— Task —
Could you set down exactly the lines of the data below, starting at the one that holds "of an ACTIVATE." and ending at the one that holds "localparam int BA_W = $clog2(BANKS);", both included, and only those?
[[ Materials provided, beginning ]]
--- config.mk ---
export PLATFORM = sky130hd
export DESIGN_NAME = dram_bank_decoder
export DESIGN_NICKNAME = d
export VERILOG_FILES = /design/src/rtl/bankdec_pkg.sv /design/src/rtl/addr_field_dec.sv /design/src/rtl/bank_slot.sv /design/src/rtl/dram_bank_decoder.sv
export SDC_FILE = /design/constraint.sdc
export NUM_CORES = 1
export LEC_CHECK = 0
export BUFFER_PORTS_ARGS = -buffer_cell sky130_fd_sc_hd__clkbuf_2
export CAP_MARGIN = 15
export CORE_MARGIN = 2
export CORE_UTILIZATION = 56
export CTS_CLUSTER_DIAMETER = 60
export DETAILED_ROUTE_END_ITERATION = 8
export PLACE_DENSITY_LB_ADDON = 0.1
export RECOVER_POWER = 25
export SYNTH_ARGS = -nofsm -noshare
export SYNTH_HDL_FRONTEND = slang
export SYNTH_SLANG_ARGS = --single-unit
export TNS_END_PERCENT = 20
--- constraint.sdc ---
create_clock -name clk -period 5.23 [get_ports clk]
set_input_delay 0.523 -clock clk [delete_from_list [all_inputs] [get_ports clk]]
set_output_delay 0.523 -clock clk [all_outputs]
set_load 0.02 [all_outputs]
--- src/rtl/bankdec_pkg.sv ---
package bankdec_pkg;

    typedef enum logic [2:0] {
        CMD_NOP = 3'd0,
        CMD_ACT = 3'd1,
        CMD_RD  = 3'd2,
        CMD_WR  = 3'd3,
        CMD_PRE = 3'd4,
        CMD_MRS = 3'd5
    } cmd_e;

    // Position of the dual-role address bit (auto precharge / all banks).
    localparam int AP_BIT = 8;

endpackage

--- src/rtl/addr_field_dec.sv ---
module addr_field_dec #(
    parameter int ADDR_W = 13,
    parameter int COL_W  = 7
) (
    input  logic [ADDR_W-1:0] addr,
    input  logic              wide_row,
    output logic [COL_W-1:0]  col,
    output logic              auto_pre,
    output logic [ADDR_W-1:0] row
);
    import bankdec_pkg::*;

    localparam int NARROW_W = ADDR_W - 1;

    always_comb begin
        // Split column field: A9 above A7..A2, A8 skipped.
        col      = {addr[AP_BIT+1], addr[AP_BIT-1:2]};
        auto_pre = addr[AP_BIT];
        if (wide_row)
            row = addr;
        else
            row = {1'b0, addr[NARROW_W-1:0]};
    end

endmodule

--- src/rtl/bank_slot.sv ---
module bank_slot #(
    parameter int ROW_W = 13
) (
    input  logic             clk,
    input  logic             rst_n,
    input  logic             open_en,
    input  logic             close_en,
    input  logic [ROW_W-1:0] row_in,
    output logic             open_o,
    output logic [ROW_W-1:0] row_o
);

    typedef struct packed {
        logic             open;
        logic [ROW_W-1:0] row;
    } slot_t;

    slot_t slot_d, slot_q;

    always_comb begin
        slot_d = slot_q;
        if (open_en) begin
            slot_d.open = 1'b1;
            slot_d.row  = row_in;
        end else if (close_en) begin
            slot_d.open = 1'b0;
        end
    end

    always_ff @(posedge clk) begin
        if (!rst_n) slot_q <= '0;
        else        slot_q <= slot_d;
    end

    assign open_o = slot_q.open;
    assign row_o  = slot_q.row;

    // a bank can only open because of an ACTIVATE.
    p_open_needs_act_r2: assert property (@(posedge clk) disable iff (!rst_n)
        $rose(slot_q.open) |-> $past(open_en));

    // a stored row only moves on an accepted ACTIVATE.
    p_row_held_r8: assert property (@(posedge clk) disable iff (!rst_n)
        ($past(rst_n) && !$past(open_en)) |-> $stable(slot_q.row));

endmodule

--- src/rtl/dram_bank_decoder.sv ---
module dram_bank_decoder #(
    parameter int BANKS  = 8,
    parameter int ADDR_W = 13,
    parameter int COL_W  = 7
) (
    input  logic                    clk,
    input  logic                    rst_n,
    input  logic                    one_cs_i,
    input  logic [2:0]              cmd_i,
    input  logic [$clog2(BANKS)-1:0] ba_i,
    input  logic [ADDR_W-1:0]       addr_i,
    output logic [BANKS-1:0]        bank_open_o,
    output logic [BANKS*ADDR_W-1:0] rows_o,
    output logic                    col_valid_o,
    output logic [COL_W-1:0]        col_o,
    output logic                    auto_pre_o,
    output logic                    mrs_valid_o,
    output logic                    mrs_ext_o,
    output logic [ADDR_W-1:0]       mrs_data_o,
    output logic                    illegal_o
);
    import bankdec_pkg::*;

    localparam int BA_W = $clog2(BANKS);

    typedef struct packed {
        logic              strap;
        logic              col_valid;
        logic [COL_W-1:0]  col;
        logic              auto_pre;
        logic              mrs_valid;
        logic              mrs_ext;
        logic [ADDR_W-1:0] mrs_data;
        logic              illegal;
        logic [BA_W-1:0]   last_ba;
    } ctl_t;

    ctl_t ctl_d, ctl_q;

    logic [COL_W-1:0]  dec_col;
    logic              dec_ap;
    logic [ADDR_W-1:0] dec_row;
    logic [BANKS-1:0]  open_mask, close_mask, bank_open, sel_mask;
    cmd_e              cmd;

    addr_field_dec #(.ADDR_W(ADDR_W), .COL_W(COL_W)) i_field (
        .addr     (addr_i),
        .wide_row (ctl_q.strap),
        .col      (dec_col),
        .auto_pre (dec_ap),
        .row      (dec_row)
    );

    for (genvar b = 0; b < BANKS; b++) begin : g_bank
        bank_slot #(.ROW_W(ADDR_W)) i_slot (
            .clk      (clk),
            .rst_n    (rst_n),
            .open_en  (open_mask[b]),
            .close_en (close_mask[b]),
            .row_in   (dec_row),
            .open_o   (bank_open[b]),
            .row_o    (rows_o[b*ADDR_W +: ADDR_W])
        );
    end

    always_comb begin
        cmd        = cmd_e'(cmd_i);
        sel_mask   = {{(BANKS-1){1'b0}}, 1'b1} << ba_i;
        open_mask  = '0;
        close_mask = '0;
        ctl_d           = ctl_q;
        ctl_d.col_valid = 1'b0;
        ctl_d.mrs_valid = 1'b0;
        ctl_d.illegal   = 1'b0;
        ctl_d.last_ba   = ba_i;
        case (cmd)
            CMD_ACT: begin
                if (bank_open[ba_i]) ctl_d.illegal = 1'b1;
                else                 open_mask     = sel_mask;
            end
            CMD_RD, CMD_WR: begin
                if (!bank_open[ba_i]) begin
                    ctl_d.illegal = 1'b1;
                end else begin
                    ctl_d.col_valid = 1'b1;
                    ctl_d.col       = dec_col;
                    ctl_d.auto_pre  = dec_ap;
                    if (dec_ap) close_mask = sel_mask;
                end
            end
            CMD_PRE: begin
                if (addr_i[AP_BIT]) close_mask = '1;
                else                close_mask = sel_mask;
            end
            CMD_MRS: begin
                ctl_d.mrs_valid = 1'b1;
                ctl_d.mrs_ext   = ba_i[0];
                ctl_d.mrs_data  = addr_i;
            end
            default: ;
        endcase
    end

    always_ff @(posedge clk) begin
        if (!rst_n) begin
            ctl_q       <= '0;
            ctl_q.strap <= one_cs_i;
        end else begin
            ctl_q <= ctl_d;
        end
    end

    assign bank_open_o = bank_open;
    assign col_valid_o = ctl_q.col_valid;
    assign col_o       = ctl_q.col;
    assign auto_pre_o  = ctl_q.auto_pre;
    assign mrs_valid_o = ctl_q.mrs_valid;
    assign mrs_ext_o   = ctl_q.mrs_ext;
    assign mrs_data_o  = ctl_q.mrs_data;
    assign illegal_o   = ctl_q.illegal;

    // the strap is frozen once reset has been released.
    p_strap_fixed_r3: assert property (@(posedge clk) disable iff (!rst_n)
        $past(rst_n) |-> $stable(ctl_q.strap));

    // one command yields at most one kind of pulse.
    p_one_pulse_r4: assert property (@(posedge clk) disable iff (!rst_n)
        $countones({col_valid_o, mrs_valid_o, illegal_o}) <= 1);

    // an access with auto precharge leaves its bank closed.
    p_ap_closes_r5: assert property (@(posedge clk) disable iff (!rst_n)
        (col_valid_o && auto_pre_o) |-> !bank_open[ctl_q.last_ba]);

    // an access without auto precharge leaves its bank open.
    p_no_ap_keeps_r5: assert property (@(posedge clk) disable iff (!rst_n)
        (col_valid_o && !auto_pre_o) |-> bank_open[ctl_q.last_ba]);

    // a mode-register command leaves bank flags alone.
    p_mrs_no_change_r7: assert property (@(posedge clk) disable iff (!rst_n)
        (mrs_valid_o && $past(rst_n)) |-> bank_open == $past(bank_open));

    // a rejected command leaves bank flags alone.
    p_illegal_frozen_r8: assert property (@(posedge clk) disable iff (!rst_n)
        (illegal_o && $past(rst_n)) |-> bank_open == $past(bank_open));

endmodule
[[ Materials provided, end ]]
— Solution to this exercise —
    // a bank can only open because of an ACTIVATE.
    p_open_needs_act_r2: assert property (@(posedge clk) disable iff (!rst_n)
        $rose(slot_q.open) |-> $past(open_en));

    // a stored row only moves on an accepted ACTIVATE.
    p_row_held_r8: assert property (@(posedge clk) disable iff (!rst_n)
        ($past(rst_n) && !$past(open_en)) |-> $stable(slot_q.row));

endmodule

--- src/rtl/dram_bank_decoder.sv ---
module dram_bank_decoder #(
    parameter int BANKS  = 8,
    parameter int ADDR_W = 13,
    parameter int COL_W  = 7
) (
    input  logic                    clk,
    input  logic                    rst_n,
    input  logic                    one_cs_i,
    input  logic [2:0]              cmd_i,
    input  logic [$clog2(BANKS)-1:0] ba_i,
    input  logic [ADDR_W-1:0]       addr_i,
    output logic [BANKS-1:0]        bank_open_o,
    output logic [BANKS*ADDR_W-1:0] rows_o,
    output logic                    col_valid_o,
    output logic [COL_W-1:0]        col_o,
    output logic                    auto_pre_o,
    output logic                    mrs_valid_o,
    output logic                    mrs_ext_o,
    output logic [ADDR_W-1:0]       mrs_data_o,
    output logic                    illegal_o
);
    import bankdec_pkg::*;

    localparam int BA_W = $clog2(BANKS);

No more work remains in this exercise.